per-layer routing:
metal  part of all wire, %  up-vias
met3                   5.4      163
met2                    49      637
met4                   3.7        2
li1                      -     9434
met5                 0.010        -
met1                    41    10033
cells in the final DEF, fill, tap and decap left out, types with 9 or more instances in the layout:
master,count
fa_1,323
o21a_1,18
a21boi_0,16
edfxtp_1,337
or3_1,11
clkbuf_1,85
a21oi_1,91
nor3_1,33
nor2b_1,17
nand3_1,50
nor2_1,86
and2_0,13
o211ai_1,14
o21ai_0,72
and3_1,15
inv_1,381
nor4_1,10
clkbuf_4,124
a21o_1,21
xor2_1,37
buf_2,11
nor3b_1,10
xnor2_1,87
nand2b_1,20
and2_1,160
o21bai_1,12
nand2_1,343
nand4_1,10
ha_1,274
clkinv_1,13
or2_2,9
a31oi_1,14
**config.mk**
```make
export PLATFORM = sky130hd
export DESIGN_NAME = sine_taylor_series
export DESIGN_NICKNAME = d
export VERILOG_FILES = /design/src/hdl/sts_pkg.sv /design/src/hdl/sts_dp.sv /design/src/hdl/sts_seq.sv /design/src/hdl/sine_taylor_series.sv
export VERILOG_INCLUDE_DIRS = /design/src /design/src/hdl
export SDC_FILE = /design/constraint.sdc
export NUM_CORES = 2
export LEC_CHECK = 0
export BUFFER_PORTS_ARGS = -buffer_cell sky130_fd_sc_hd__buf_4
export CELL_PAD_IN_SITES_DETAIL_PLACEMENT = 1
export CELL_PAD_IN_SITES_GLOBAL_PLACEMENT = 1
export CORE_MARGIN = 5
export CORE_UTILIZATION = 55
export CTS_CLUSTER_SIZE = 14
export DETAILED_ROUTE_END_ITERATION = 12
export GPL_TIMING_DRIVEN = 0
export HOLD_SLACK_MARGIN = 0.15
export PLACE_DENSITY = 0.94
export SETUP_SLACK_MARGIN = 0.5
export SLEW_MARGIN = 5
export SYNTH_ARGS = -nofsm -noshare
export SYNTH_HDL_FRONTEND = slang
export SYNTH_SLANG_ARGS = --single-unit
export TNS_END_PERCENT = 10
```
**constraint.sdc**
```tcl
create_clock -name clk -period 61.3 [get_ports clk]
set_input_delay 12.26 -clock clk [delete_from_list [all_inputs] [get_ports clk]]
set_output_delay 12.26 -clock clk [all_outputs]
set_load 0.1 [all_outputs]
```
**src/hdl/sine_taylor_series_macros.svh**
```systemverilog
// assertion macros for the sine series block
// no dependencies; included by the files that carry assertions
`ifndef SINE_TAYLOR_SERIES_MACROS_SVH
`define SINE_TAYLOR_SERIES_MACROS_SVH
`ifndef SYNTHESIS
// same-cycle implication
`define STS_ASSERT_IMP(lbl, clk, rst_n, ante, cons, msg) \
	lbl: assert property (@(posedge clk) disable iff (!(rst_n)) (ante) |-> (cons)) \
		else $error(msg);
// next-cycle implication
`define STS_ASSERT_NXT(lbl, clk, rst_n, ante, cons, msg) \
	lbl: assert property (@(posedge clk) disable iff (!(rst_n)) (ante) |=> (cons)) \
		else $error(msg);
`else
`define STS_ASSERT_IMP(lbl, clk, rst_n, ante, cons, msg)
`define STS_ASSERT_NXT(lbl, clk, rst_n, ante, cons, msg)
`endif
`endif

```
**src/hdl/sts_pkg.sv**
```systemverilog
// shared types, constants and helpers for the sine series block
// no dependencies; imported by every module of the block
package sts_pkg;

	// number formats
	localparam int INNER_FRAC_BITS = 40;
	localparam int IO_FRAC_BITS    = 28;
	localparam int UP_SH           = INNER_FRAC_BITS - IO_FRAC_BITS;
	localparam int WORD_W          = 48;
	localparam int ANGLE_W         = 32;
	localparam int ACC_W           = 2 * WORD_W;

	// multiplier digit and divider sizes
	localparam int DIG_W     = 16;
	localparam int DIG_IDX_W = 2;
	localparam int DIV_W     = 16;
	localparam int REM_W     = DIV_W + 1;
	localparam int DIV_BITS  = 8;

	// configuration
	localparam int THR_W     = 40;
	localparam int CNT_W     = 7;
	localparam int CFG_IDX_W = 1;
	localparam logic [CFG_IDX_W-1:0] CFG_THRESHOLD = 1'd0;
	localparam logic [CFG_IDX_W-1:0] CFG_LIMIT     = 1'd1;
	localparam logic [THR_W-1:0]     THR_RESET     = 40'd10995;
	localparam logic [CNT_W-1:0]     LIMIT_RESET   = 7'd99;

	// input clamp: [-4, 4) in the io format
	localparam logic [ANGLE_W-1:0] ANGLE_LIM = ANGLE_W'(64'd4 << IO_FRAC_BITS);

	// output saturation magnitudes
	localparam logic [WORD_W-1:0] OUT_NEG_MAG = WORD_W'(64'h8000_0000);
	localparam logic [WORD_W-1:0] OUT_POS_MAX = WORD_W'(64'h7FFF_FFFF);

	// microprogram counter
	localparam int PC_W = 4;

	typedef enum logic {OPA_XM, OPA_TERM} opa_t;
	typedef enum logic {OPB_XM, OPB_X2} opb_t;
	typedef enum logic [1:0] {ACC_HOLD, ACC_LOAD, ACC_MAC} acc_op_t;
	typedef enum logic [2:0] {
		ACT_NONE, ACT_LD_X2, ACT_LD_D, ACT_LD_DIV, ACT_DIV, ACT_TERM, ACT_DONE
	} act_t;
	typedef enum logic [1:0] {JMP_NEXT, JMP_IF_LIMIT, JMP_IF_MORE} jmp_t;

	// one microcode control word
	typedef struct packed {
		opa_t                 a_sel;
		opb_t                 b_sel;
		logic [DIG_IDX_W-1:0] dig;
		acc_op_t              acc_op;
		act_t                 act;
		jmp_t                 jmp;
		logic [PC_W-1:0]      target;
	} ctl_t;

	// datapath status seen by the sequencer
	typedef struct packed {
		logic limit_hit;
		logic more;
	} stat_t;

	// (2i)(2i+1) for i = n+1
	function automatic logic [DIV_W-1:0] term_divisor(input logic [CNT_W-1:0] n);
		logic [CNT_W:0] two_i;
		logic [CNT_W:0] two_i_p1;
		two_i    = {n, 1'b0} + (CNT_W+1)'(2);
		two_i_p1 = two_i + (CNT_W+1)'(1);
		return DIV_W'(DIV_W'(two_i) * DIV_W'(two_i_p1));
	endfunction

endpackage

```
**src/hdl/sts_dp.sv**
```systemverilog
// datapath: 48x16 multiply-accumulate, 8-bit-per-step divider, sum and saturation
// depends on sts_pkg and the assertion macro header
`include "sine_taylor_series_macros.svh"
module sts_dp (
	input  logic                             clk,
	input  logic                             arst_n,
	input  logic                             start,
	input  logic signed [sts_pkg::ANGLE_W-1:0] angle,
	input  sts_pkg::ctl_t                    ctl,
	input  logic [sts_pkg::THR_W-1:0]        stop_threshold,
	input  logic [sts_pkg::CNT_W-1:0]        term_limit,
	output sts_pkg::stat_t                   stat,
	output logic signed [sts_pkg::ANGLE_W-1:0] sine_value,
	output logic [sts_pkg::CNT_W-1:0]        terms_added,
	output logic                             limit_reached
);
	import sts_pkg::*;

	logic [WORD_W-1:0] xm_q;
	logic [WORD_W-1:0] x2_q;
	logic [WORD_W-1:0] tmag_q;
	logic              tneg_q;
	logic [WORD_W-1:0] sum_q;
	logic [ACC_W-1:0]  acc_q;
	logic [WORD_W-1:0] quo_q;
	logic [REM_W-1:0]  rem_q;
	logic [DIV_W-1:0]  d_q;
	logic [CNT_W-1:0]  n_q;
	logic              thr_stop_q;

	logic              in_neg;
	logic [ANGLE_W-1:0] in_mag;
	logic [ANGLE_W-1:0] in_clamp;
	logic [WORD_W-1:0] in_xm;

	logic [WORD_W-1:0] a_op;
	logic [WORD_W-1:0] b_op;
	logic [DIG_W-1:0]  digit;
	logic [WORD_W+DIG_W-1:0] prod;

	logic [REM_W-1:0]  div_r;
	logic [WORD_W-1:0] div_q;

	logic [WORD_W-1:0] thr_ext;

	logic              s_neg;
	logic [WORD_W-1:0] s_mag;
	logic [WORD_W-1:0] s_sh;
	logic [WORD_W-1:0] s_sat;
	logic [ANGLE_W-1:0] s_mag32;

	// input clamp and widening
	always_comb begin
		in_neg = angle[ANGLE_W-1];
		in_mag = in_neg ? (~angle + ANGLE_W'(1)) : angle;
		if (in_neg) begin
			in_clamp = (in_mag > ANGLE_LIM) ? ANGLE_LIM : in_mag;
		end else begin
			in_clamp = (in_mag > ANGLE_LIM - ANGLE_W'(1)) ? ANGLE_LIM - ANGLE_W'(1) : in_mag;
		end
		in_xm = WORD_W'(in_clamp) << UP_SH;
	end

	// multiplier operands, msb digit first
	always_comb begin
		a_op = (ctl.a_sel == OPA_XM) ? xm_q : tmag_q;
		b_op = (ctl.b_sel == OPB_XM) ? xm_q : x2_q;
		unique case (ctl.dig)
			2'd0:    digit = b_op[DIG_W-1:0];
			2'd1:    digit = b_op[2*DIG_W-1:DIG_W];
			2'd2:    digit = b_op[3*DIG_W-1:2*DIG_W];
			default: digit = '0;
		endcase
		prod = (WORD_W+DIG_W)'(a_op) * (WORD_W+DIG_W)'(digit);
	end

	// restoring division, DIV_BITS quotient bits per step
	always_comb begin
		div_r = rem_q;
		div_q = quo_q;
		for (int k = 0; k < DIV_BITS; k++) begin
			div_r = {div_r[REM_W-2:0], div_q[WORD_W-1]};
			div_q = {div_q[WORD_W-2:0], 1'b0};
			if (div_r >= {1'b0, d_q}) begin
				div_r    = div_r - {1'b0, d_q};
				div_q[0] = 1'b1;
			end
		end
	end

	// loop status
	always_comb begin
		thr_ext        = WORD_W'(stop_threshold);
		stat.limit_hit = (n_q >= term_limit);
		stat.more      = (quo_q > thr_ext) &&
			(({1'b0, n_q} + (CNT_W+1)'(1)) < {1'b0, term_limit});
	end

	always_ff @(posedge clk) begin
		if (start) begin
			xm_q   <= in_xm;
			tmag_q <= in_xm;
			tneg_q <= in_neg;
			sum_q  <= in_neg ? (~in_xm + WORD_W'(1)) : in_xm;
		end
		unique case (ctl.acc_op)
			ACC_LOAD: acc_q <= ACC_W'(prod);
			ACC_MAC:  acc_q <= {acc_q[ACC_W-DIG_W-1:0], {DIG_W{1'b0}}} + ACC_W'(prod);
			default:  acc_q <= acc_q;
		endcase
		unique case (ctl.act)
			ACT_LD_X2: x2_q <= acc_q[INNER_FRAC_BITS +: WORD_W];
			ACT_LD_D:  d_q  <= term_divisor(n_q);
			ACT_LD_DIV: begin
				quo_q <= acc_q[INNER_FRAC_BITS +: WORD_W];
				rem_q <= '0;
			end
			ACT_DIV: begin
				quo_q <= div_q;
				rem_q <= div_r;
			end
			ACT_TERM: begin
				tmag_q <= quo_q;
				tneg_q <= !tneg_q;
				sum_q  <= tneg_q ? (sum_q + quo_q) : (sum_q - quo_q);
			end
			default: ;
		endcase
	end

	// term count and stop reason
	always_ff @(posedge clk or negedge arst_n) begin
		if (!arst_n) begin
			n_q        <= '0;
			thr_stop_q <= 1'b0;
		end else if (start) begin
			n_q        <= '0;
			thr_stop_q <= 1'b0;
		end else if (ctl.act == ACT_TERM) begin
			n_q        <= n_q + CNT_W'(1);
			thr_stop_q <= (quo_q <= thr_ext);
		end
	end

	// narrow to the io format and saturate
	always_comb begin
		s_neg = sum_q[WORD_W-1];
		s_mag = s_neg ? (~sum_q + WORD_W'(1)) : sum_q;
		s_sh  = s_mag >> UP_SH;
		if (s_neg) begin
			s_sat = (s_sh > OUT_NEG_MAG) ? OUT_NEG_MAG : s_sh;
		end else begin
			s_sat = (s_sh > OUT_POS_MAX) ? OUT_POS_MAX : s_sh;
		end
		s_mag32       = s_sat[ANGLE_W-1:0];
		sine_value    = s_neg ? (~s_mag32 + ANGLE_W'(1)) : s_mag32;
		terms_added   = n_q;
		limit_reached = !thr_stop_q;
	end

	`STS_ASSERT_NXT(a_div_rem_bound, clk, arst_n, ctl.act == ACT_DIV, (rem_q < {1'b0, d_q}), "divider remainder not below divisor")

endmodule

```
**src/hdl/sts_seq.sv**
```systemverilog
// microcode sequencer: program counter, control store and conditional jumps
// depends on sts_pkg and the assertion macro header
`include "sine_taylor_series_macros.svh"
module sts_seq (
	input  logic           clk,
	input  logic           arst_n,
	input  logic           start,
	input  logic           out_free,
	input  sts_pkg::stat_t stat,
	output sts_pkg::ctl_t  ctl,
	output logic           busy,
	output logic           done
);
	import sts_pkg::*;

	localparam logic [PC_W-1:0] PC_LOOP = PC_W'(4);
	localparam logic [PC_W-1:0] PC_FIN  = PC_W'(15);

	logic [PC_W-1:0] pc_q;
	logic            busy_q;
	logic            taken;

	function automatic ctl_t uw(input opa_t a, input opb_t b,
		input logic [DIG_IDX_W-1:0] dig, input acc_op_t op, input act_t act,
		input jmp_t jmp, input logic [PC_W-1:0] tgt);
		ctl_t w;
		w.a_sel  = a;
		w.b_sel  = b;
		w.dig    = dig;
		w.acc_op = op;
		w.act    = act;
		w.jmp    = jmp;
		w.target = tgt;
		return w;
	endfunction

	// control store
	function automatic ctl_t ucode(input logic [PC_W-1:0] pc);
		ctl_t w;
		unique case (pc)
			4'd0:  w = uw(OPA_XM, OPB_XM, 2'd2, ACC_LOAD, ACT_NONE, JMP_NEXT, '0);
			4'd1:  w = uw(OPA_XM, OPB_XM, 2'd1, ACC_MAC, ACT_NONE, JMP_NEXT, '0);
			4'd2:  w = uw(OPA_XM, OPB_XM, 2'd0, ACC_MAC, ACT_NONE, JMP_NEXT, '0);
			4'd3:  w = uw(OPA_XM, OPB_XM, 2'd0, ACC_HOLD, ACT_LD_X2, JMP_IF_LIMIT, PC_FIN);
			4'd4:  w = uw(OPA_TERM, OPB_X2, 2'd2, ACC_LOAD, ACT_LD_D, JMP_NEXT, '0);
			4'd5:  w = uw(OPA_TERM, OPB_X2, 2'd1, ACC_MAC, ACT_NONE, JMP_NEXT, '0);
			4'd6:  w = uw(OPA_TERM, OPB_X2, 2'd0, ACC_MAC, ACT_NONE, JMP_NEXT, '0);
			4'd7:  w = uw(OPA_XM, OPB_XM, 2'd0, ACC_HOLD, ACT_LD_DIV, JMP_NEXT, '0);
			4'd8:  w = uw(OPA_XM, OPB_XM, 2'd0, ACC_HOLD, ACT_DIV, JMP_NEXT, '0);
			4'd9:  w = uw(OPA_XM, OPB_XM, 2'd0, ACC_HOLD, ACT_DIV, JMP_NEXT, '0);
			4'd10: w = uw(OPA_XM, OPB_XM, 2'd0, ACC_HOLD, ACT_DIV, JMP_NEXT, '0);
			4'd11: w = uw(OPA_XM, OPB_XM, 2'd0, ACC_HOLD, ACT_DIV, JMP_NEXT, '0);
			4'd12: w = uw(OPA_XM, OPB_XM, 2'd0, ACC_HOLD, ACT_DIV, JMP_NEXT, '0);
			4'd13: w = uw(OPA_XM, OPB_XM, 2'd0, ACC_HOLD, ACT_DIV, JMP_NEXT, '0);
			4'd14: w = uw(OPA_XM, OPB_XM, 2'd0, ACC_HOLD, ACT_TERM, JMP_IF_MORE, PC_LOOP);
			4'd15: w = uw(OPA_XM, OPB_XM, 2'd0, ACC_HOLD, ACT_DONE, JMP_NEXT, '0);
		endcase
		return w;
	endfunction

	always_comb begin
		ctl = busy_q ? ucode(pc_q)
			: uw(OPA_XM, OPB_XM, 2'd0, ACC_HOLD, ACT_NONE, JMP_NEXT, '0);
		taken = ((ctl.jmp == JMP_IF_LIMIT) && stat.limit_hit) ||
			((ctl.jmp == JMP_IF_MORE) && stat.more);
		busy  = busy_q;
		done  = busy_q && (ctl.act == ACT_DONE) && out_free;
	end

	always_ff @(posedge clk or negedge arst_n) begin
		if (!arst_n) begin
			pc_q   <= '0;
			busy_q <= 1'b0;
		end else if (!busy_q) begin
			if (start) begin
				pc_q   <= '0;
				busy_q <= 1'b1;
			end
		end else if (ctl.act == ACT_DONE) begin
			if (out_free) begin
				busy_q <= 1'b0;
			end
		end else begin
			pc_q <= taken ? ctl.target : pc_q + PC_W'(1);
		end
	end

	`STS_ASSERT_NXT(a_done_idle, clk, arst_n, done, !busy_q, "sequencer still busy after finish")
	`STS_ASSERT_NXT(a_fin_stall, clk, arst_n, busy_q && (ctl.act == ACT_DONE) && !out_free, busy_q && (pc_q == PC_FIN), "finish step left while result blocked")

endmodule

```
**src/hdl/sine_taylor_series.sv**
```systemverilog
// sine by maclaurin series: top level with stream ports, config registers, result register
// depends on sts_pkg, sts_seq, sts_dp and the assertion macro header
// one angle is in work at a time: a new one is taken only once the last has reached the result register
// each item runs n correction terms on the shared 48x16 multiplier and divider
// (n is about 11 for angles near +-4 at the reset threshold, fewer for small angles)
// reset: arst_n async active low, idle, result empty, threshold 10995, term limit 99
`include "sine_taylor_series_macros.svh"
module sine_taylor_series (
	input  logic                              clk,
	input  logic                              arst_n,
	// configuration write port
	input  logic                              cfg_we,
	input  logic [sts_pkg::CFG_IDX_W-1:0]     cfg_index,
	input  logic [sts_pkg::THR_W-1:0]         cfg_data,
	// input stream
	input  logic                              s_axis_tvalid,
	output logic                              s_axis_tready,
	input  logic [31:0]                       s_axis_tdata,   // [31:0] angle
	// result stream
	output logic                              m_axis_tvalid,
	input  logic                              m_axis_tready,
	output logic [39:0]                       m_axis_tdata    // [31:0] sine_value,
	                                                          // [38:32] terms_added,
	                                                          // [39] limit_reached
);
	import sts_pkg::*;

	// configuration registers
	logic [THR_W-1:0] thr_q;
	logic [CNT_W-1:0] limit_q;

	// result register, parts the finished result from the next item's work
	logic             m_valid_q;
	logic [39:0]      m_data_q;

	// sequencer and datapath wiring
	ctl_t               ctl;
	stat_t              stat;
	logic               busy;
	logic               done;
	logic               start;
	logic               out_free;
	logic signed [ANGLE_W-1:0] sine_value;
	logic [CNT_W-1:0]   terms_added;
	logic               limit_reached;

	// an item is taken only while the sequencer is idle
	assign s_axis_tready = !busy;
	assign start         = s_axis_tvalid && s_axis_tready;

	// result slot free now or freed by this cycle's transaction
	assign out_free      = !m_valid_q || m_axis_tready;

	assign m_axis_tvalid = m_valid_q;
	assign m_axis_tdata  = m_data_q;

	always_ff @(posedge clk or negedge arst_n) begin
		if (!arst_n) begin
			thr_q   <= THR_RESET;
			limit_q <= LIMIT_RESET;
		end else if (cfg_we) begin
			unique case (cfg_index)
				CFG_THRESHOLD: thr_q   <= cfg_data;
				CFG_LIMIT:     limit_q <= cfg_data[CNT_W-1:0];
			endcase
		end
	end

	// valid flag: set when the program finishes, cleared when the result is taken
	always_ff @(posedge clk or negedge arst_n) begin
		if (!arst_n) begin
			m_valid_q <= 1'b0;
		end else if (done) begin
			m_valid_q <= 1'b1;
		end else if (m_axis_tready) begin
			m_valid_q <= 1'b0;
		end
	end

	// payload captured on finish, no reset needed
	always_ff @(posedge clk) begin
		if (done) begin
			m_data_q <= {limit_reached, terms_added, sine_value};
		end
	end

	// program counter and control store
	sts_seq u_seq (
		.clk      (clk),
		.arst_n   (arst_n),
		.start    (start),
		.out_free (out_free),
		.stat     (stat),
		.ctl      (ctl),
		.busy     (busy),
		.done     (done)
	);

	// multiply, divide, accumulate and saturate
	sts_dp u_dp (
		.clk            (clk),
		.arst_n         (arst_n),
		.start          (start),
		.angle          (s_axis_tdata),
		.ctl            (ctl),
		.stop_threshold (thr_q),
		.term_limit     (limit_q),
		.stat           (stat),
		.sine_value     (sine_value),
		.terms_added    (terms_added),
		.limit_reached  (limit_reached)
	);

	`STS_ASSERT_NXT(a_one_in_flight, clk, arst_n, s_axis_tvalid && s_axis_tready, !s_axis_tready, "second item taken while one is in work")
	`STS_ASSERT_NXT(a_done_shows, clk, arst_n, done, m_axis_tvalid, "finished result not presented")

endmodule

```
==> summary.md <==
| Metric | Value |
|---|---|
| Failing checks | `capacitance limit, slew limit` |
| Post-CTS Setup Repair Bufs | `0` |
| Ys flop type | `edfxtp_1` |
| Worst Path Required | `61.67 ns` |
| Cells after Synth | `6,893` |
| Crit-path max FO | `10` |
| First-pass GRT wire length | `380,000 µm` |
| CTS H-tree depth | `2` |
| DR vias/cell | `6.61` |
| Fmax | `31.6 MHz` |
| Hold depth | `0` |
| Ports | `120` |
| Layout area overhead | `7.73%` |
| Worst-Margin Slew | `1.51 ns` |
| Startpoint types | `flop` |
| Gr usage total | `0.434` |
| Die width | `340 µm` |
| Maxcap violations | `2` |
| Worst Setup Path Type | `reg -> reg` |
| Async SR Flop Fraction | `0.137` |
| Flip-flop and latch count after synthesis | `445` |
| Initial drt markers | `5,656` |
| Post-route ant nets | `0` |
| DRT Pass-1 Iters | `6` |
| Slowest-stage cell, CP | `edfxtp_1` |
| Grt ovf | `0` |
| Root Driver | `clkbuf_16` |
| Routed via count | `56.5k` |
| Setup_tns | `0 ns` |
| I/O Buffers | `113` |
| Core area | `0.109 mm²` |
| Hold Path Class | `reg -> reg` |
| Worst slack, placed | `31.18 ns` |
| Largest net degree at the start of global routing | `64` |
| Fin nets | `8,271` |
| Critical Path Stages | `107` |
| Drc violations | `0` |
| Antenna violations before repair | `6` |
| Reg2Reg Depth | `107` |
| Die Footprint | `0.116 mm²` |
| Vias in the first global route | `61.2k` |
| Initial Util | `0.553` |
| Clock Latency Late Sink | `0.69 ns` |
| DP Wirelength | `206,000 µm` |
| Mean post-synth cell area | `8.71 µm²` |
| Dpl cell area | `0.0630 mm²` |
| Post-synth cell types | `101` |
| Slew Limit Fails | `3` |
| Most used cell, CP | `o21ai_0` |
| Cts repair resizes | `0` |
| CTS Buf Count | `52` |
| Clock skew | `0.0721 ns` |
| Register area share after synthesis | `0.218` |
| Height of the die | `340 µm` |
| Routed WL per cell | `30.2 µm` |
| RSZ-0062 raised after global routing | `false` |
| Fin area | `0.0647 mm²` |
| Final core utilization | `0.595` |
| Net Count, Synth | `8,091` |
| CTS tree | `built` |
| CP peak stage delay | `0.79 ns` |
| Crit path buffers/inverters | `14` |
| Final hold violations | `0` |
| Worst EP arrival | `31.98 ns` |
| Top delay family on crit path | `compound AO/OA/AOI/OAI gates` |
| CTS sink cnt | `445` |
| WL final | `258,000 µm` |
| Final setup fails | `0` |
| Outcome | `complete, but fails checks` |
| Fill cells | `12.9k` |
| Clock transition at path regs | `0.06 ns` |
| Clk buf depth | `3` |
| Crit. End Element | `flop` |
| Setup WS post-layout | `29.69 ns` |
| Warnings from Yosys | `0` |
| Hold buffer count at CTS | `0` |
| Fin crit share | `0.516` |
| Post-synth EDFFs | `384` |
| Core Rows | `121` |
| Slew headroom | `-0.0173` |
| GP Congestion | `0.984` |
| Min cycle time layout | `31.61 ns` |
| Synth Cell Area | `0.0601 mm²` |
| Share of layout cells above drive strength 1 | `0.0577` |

◆ ◆ ◆ ◆ ◆

EXERCISE AIM
Gather all lines from the listing above in which "taken" occurs.

ANSWER TO THIS PROBLEM
	logic            taken;
		taken = ((ctl.jmp == JMP_IF_LIMIT) && stat.limit_hit) ||
			pc_q <= taken ? ctl.target : pc_q + PC_W'(1);
// one angle is in work at a time: a new one is taken only once the last has reached the result register
	// an item is taken only while the sequencer is idle
	// valid flag: set when the program finishes, cleared when the result is taken
	`STS_ASSERT_NXT(a_one_in_flight, clk, arst_n, s_axis_tvalid && s_axis_tready, !s_axis_tready, "second item taken while one is in work")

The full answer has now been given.